Astronomers take a dim view of satellites cluttering the skies

Elon Musk

Two days after Elon Musk's SpaceX launched 60 satellites in May as part of a mission to bring quick Internet service to people worldwide, astronomers noticed something different.

As some of the satellites zipped past the Lowell Observatory in Flagstaff, Arizona, telescopes trained on the night sky captured streaks of reflected sunlight that marred their view of a far-off star system.

Astronomers now worry that the vast number of communications craft planned, including nearly 12,000 of Musk's Starlink fleet, will shine so brightly that they'll interfere with research that depends on delicate visual observations of distant galaxies and nearby asteroids. The new satellites will fly lower than many traditional craft, and will arrive in unprecedented numbers - all told, more than double the roughly 5,000 satellites that are circling Earth now.

"We just happened to be pointed in the right direction, and Starlink flew right through it" on May 25, two days after launch, said Jeffrey Hall, director of the Lowell Observatory.
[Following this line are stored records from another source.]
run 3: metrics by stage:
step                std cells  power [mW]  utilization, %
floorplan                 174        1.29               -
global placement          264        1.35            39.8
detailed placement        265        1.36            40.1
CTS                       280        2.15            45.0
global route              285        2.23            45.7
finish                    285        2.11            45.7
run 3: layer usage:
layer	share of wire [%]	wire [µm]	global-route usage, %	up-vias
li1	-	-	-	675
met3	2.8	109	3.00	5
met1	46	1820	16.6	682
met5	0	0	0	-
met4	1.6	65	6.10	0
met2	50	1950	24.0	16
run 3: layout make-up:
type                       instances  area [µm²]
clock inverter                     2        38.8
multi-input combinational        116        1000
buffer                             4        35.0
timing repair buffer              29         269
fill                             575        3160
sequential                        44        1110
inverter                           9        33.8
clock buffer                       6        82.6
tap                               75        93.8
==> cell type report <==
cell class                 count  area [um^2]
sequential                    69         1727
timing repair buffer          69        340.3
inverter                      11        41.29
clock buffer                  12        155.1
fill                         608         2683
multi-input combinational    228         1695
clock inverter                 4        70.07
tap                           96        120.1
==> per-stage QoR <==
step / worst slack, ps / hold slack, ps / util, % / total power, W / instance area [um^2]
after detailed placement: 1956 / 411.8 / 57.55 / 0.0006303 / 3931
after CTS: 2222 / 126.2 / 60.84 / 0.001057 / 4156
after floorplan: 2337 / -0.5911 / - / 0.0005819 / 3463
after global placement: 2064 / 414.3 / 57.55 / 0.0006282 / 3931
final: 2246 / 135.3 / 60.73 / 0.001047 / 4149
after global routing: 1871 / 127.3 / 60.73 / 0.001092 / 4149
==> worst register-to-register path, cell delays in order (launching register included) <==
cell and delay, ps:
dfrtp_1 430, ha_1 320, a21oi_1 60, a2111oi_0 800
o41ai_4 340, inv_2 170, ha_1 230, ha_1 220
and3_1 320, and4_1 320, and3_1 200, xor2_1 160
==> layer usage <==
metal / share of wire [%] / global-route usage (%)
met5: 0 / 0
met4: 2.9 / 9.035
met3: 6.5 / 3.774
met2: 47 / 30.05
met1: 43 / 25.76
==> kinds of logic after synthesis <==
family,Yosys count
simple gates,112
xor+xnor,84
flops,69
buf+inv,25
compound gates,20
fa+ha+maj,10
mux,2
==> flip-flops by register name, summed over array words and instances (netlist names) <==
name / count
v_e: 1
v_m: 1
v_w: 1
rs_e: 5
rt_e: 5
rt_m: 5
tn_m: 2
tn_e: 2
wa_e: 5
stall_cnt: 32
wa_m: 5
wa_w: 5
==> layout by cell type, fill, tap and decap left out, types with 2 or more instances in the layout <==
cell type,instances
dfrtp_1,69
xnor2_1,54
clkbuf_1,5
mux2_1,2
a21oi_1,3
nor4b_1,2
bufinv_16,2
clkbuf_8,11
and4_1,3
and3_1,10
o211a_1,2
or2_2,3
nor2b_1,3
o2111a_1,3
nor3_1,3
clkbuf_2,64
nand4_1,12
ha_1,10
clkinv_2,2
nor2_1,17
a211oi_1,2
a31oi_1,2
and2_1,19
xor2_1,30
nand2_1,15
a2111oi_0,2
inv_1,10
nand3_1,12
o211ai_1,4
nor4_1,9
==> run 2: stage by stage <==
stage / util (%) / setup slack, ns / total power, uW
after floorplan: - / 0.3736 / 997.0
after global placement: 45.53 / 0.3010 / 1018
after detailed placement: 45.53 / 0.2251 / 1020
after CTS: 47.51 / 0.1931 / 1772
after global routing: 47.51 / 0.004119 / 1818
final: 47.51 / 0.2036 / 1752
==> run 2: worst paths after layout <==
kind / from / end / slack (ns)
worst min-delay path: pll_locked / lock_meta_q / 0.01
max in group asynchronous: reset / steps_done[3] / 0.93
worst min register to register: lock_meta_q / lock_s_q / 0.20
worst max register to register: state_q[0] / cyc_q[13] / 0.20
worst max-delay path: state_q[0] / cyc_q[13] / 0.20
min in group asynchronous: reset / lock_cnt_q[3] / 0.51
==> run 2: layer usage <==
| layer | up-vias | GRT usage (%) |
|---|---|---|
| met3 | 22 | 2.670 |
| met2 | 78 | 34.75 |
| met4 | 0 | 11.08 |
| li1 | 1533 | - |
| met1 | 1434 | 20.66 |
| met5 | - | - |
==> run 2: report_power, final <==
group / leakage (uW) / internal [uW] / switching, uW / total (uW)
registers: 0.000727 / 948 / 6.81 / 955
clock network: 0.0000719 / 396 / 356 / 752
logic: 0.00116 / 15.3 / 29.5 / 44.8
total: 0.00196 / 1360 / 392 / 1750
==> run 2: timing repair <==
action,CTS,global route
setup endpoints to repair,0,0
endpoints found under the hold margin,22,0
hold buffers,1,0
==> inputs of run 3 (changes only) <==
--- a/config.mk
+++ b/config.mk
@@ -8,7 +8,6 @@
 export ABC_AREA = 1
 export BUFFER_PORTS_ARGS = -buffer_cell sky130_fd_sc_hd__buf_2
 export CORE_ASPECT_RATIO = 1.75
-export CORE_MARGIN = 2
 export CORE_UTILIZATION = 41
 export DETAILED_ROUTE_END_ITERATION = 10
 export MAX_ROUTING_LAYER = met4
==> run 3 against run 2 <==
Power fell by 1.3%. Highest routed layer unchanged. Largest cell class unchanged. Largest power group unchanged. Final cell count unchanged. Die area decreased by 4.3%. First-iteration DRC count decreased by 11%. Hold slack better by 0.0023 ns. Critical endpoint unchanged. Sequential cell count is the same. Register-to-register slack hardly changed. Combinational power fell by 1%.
--- src/rtl/fetch_unit.sv ---
// Instruction fetch: one outstanding memory request, a two-entry queue to decode,
// and redirect handling that discards in-flight responses.
module fetch_unit
   import fetch_unit_pkg::*;
(
   input  logic        clock,
   input  logic        reset,
   output logic        imem_req,
   output logic [31:0] imem_addr,
   input  logic        imem_ack,
   input  logic [31:0] imem_rdata,
   output logic        id_valid,
   output logic [31:0] id_instr,
   output logic [31:0] id_pc4,
   input  logic        id_ready,
   input  logic        redirect,
   input  logic [31:0] redirect_pc
);

   fetch_state_t     state;
   logic [31:0]      fetch_pc;
   logic [31:0]      next_addr;
   logic [CNT_W-1:0] count;
   logic [CNT_W-1:0] count_after;
   logic             push;
   logic             pop;
   fetch_entry_t     push_entry;
   fetch_entry_t     head;

   assign next_addr   = imem_addr + 32'd4;
   assign push        = (state == S_WAIT) && imem_ack && !redirect;
   assign pop         = id_valid && id_ready;
   assign push_entry  = '{instr: imem_rdata, pc4: next_addr};
   assign count_after = count + CNT_W'(push) - CNT_W'(pop);

   fetch_queue u_queue (
      .clock (clock),
      .reset (reset),
      .push  (push),
      .pop   (pop),
      .flush (redirect),
      .data  (push_entry),
      .count (count),
      .head  (head)
   );

   assign id_valid = (count != '0);
   assign id_instr = head.instr;
   assign id_pc4   = head.pc4;

   // NOTE: state, fetch_pc and the memory-side outputs all live in this one clocked
   // block with non-blocking assignments, so imem_req/imem_addr are true registers.
   always_ff @(posedge clock or negedge reset) begin
      if (!reset) begin
         state     <= S_IDLE;
         fetch_pc  <= RESET_PC;
         imem_req  <= 1'b0;
         imem_addr <= '0;
      end else begin
         case (state)
            S_IDLE: begin
               if (redirect) begin
                  fetch_pc <= align_pc(redirect_pc);
               end else if (count < QUEUE_FULL) begin
                  imem_addr <= fetch_pc;
                  imem_req  <= 1'b1;
                  state     <= S_WAIT;
               end
            end
            S_WAIT: begin
               if (redirect) begin
                  fetch_pc <= align_pc(redirect_pc);
                  if (imem_ack) begin
                     imem_req <= 1'b0;
                     state    <= S_IDLE;
                  end else begin
                     state <= S_DROP;
                  end
               end else if (imem_ack) begin
                  fetch_pc <= next_addr;
                  // Keep streaming while the queue still has room after this edge.
                  if (count_after < QUEUE_FULL) begin
                     imem_addr <= next_addr;
                  end else begin
                     imem_req <= 1'b0;
                     state    <= S_IDLE;
                  end
               end
            end
            S_DROP: begin
               if (redirect) begin
                  fetch_pc <= align_pc(redirect_pc);
               end
               if (imem_ack) begin
                  imem_req <= 1'b0;
                  state    <= S_IDLE;
               end
            end
            default: begin
               imem_req <= 1'b0;
               state    <= S_IDLE;
            end
         endcase
      end
   end

endmodule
The unexpected appearance helped to signal that, as Hall put it, "this is potentially a problem."

Musk's Space Exploration Technologies Corp. is authorized to launch 11,943 satellites for its Starlink fleet, making it by far the leader in a total of nearly 13,000 low-Earth orbit satellites currently approved by the Federal Communications Commission, which coordinates trajectories and radio-frequency use. In addition,'s Jeff Bezos on Thursday filed to place 3,236 Internet-beaming satellites into low-Earth orbit.

The lower trajectories offer minimal lag time for data to bounce between the ground and the spacecraft, overcoming the signal lethargy that's limited Internet-from-space schemes dependent on traditional communications satellites. Those older craft are parked some 22,000 miles above the Earth, an altitude that lets them appear to hover in one spot.

At low-Earth orbit — altitudes of just 112 to 1,200 miles — satellites need to race around the globe to stay aloft, completing orbits in as little as 90 minutes. As one moves toward the horizon it will pass signal duties off to the next satellite coming by.

Many satellites are needed if continuous, widespread coverage is the goal — thus the constellations planned by Musk and others.

There are 1,338 satellites in low-Earth orbit, according to a database compiled by the Union of Concerned Scientists. NASA, the U.S. space agency, tallied 4,972 satellites in its most recent count of payloads that are active and defunct.

The number of stars visible to the unaided human eye isn't much more than 1,628, which is how many are registered at the 5th magnitude of a brightness scale used by scientists, Robert Zinn, an astronomer at Yale University, said in an email. Abnormally favorable conditions could yield more.

Plans for low-flying satellite fleets have been around for years. The realization that they might startle sky-watchers seems novel. A video of the Starlink satellites floating in a train across the sky has attracted more than 1.3 million views on the Vimeo video-sharing site. AndMusk's public statements have varied.

"Sats will be in darkness when stars are visible," Musk tweeted May 25.

Later he tweeted, "We'll make sure Starlink has no material effect on discoveries in astronomy." Musk added that he'd sent a note to the Starlink team about "albedo reduction," or cutting the proportion of light reflected from the spacecraft.

Astronomers are studying the extent of the problem, said Pat Seitzer, former chair of the Committee on Light Pollution, Radio Interference, and Space Debris at the American Astronomical Society.

The satellites may be less bright once moved into planned higher orbits, and their visibility may vary with the seasons: their altitude means they'll stay out of the Earth's shadow and remain in sunlight even after dusk for a longer period in the summer than the winter.

"Our concern is just how bright they might be," said Seitzer, an astronomer at the University of Michigan.

Astronomers who use radio telescopes that rely on the non-visible spectrum also may be affected. They'll need to adjust to a sky full of low-orbiting satellites, said Harvey Liszt, spectrum manager for the National Radio Astronomy Observatory based in Charlottesville, Virginia.

"We will have to learn how to operate our electronics to detect weak cosmic signals in the presence of satellite signals at other frequencies that will be millions of times stronger," Liszt said by email.

The proposals for fleets serving up broadband from space fit a terrestrial policy imperative: to expand high-speed Internet service to people and places left poorly served by traditional communications providers.

It's not clear who can help if scientists determine the fleets of tomorrow will interfere with multimillion-dollar telescopes that can detect objects millions of times dimmer than those visible with the naked eye.

NASA doesn't regulate orbits or the spacecraft that enter them, said a spokesman . The Federal Aviation Administration regulates the safety of commercial launches and doesn't regulate satellites, said a spokesman.

The legal arena "is really the Wild West" and "international space law doesn't really deal with this use of outer space at all," said John Barentine, public policy director for the International DarkSky Association, which works to protect night vistas from light pollution.